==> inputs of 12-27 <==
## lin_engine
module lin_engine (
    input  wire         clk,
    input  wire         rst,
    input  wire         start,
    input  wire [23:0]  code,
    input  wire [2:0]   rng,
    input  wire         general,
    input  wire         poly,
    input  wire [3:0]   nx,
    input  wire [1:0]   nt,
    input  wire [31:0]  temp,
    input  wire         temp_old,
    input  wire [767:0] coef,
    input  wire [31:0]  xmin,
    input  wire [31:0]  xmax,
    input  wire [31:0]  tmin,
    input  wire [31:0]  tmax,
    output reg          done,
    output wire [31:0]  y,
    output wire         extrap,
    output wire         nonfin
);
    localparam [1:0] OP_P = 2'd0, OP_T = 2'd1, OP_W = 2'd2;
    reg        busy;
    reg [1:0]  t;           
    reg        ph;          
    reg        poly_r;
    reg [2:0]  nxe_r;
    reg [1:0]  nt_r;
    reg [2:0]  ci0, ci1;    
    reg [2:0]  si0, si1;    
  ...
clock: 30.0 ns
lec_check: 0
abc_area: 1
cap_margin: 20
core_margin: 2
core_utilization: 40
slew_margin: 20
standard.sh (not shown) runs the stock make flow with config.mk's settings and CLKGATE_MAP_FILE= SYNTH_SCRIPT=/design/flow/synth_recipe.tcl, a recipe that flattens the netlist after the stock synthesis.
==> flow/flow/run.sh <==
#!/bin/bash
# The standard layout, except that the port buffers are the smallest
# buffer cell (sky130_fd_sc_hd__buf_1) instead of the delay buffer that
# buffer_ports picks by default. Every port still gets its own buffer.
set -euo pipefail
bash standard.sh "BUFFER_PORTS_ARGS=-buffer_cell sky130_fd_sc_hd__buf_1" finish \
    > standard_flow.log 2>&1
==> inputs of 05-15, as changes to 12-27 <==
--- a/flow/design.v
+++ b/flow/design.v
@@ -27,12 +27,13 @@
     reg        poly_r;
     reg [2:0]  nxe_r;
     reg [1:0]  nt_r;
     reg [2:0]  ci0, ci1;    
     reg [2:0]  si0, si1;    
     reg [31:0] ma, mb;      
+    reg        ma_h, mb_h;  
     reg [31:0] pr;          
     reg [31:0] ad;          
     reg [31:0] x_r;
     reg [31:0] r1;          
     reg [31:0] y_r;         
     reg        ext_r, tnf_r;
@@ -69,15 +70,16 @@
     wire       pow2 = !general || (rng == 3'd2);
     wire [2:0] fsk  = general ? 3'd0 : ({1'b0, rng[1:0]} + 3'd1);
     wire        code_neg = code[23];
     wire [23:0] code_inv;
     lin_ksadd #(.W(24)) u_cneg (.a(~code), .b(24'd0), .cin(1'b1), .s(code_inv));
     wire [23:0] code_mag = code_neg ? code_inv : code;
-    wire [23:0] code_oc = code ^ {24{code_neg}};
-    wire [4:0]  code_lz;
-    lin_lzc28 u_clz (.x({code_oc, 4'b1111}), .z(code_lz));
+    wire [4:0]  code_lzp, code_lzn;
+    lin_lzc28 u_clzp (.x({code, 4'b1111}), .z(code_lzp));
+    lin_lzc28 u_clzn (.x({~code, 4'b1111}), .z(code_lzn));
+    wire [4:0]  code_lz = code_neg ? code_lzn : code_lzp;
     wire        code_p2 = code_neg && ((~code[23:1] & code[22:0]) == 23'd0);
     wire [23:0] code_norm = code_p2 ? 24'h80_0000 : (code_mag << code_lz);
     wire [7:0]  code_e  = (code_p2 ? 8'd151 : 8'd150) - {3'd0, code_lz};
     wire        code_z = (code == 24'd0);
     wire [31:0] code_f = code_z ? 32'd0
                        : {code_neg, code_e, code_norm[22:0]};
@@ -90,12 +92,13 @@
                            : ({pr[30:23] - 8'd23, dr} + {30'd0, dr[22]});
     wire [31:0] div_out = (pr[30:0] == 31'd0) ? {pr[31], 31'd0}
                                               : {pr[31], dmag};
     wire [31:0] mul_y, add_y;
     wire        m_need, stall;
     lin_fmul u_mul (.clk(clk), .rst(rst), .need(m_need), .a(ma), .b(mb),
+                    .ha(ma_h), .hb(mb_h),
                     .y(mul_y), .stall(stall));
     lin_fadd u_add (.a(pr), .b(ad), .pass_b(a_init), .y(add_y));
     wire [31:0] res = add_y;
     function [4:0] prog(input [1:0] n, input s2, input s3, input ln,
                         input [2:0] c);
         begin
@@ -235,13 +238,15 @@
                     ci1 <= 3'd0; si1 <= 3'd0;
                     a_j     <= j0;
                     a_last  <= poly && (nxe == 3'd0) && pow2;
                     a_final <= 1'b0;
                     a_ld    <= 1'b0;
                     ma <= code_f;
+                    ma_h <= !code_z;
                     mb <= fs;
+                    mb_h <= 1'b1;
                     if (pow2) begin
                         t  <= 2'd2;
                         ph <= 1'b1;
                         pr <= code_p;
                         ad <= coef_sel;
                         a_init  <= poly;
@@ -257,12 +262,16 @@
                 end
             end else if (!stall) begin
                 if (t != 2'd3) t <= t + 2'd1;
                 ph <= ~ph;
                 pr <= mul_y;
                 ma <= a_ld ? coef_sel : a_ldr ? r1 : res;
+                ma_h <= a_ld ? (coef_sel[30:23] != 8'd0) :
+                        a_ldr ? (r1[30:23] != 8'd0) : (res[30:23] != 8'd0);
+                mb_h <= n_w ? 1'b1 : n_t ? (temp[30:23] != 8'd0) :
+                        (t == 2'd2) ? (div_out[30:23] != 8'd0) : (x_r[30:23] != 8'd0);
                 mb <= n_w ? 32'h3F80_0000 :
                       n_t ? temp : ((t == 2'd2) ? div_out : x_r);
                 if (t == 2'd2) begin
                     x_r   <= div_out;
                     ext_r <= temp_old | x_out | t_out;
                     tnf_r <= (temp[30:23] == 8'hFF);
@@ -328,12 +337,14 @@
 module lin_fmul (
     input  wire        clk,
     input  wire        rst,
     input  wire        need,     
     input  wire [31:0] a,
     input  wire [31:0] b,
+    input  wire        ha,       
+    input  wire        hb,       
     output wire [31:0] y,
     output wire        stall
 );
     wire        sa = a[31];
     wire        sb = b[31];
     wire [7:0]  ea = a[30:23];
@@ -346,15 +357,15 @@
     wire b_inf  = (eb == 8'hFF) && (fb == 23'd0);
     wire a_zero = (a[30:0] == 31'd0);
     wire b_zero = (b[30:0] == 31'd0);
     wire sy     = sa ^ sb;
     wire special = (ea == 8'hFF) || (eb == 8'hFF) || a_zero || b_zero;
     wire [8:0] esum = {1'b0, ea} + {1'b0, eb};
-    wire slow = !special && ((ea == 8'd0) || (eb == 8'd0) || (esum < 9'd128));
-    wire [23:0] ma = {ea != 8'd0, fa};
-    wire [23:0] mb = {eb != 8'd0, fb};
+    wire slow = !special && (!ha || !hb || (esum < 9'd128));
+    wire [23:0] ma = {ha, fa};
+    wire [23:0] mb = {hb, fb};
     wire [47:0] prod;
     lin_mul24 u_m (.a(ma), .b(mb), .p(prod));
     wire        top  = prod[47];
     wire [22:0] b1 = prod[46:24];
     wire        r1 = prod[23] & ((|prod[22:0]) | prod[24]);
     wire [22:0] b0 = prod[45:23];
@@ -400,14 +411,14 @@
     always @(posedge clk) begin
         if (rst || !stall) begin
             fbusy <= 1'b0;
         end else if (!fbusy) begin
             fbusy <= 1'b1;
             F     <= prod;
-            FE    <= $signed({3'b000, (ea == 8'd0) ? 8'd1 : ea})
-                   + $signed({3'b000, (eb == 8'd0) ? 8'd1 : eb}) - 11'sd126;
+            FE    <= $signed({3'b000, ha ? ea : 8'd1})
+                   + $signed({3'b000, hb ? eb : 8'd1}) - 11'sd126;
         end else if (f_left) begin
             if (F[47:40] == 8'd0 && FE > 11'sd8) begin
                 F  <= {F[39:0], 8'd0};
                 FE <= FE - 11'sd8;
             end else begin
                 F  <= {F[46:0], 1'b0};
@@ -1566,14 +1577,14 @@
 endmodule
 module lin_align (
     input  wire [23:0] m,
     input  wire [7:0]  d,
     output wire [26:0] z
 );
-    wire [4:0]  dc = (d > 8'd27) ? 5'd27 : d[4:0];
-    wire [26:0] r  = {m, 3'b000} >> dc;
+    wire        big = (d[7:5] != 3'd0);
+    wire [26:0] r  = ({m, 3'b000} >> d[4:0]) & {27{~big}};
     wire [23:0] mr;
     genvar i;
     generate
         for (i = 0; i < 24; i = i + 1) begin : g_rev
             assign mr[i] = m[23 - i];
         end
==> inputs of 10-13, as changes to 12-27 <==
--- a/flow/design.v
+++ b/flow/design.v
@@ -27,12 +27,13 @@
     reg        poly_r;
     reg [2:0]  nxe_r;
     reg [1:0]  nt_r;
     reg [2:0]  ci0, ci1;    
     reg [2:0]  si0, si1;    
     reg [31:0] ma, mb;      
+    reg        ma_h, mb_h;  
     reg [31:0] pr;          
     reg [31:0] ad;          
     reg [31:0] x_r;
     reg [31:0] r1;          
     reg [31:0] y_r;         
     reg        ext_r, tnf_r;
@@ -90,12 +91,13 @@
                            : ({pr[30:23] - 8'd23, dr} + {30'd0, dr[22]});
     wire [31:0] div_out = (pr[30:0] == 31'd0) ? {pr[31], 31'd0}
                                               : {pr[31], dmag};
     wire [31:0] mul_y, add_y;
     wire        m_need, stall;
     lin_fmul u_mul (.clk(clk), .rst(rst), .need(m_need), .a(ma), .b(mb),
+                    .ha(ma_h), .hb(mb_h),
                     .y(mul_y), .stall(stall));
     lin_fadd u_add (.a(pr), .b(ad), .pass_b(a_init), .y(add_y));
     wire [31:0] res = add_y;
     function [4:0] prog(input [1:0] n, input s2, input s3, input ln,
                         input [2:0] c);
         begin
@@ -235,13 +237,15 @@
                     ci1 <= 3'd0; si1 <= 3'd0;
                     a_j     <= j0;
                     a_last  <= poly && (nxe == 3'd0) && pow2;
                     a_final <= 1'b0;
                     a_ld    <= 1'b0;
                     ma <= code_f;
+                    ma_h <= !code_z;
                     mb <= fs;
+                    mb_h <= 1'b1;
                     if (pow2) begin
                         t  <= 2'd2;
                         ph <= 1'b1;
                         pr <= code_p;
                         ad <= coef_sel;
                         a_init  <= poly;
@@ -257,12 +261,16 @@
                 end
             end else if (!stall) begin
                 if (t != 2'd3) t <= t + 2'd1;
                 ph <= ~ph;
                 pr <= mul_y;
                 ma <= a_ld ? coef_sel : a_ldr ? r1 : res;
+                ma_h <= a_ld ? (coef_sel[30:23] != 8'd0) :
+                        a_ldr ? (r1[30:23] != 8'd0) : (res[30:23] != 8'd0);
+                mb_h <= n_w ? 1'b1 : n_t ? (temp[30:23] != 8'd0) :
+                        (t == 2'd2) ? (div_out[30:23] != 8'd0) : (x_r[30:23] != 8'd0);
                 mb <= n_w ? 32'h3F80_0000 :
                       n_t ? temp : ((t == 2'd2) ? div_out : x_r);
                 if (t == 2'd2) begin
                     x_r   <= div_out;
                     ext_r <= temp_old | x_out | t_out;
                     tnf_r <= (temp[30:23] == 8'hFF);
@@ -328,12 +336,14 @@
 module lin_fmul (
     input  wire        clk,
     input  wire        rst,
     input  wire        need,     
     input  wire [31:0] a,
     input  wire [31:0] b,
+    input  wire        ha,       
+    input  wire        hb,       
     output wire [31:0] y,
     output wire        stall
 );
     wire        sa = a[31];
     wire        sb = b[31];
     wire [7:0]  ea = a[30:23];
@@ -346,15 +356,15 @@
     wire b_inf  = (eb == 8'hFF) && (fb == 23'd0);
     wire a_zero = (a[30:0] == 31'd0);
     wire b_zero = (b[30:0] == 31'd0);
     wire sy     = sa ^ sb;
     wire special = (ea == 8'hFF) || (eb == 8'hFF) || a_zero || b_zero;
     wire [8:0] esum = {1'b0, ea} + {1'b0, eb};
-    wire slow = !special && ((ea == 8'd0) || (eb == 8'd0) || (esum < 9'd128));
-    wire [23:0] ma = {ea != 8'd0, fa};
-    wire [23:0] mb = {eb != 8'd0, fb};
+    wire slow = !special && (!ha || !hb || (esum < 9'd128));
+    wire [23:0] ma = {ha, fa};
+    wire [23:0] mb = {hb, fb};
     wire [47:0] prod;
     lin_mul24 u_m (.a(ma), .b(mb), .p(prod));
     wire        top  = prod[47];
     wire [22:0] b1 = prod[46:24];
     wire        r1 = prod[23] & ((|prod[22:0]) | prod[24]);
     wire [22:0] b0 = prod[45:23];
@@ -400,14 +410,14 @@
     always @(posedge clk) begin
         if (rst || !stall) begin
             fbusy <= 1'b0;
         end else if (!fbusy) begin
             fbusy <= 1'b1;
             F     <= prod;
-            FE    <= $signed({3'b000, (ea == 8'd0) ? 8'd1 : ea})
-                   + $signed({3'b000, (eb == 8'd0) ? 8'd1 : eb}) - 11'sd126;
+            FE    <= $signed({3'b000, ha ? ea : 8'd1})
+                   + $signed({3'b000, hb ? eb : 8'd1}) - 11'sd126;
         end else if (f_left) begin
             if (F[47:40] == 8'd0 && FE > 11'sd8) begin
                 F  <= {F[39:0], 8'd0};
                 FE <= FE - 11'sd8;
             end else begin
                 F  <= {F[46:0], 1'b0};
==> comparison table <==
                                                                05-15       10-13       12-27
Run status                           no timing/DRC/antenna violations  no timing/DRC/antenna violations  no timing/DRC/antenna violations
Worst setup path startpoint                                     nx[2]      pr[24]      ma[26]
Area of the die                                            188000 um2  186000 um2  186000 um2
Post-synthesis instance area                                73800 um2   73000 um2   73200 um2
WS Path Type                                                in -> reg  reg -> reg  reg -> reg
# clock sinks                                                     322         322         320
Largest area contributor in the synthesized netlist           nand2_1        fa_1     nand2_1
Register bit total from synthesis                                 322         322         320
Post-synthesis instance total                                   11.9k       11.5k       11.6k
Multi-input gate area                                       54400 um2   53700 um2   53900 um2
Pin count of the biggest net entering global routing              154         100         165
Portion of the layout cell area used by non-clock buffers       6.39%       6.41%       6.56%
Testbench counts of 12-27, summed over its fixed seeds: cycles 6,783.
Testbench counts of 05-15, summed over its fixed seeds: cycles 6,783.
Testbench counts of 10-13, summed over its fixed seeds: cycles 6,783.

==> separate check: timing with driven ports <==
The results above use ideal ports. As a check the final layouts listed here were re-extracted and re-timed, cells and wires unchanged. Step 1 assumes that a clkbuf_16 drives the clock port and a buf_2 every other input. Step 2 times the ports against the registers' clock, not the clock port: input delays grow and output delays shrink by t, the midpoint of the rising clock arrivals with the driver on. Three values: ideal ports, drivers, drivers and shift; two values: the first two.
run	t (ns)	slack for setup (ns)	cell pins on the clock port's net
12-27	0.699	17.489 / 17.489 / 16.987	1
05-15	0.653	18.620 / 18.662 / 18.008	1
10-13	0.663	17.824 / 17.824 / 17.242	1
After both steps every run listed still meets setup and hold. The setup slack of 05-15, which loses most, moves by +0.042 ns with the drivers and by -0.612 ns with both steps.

**Work order**
For the material above, state the number of lines that include the word "clock". Leave out everything else.

**Solution for this problem**
5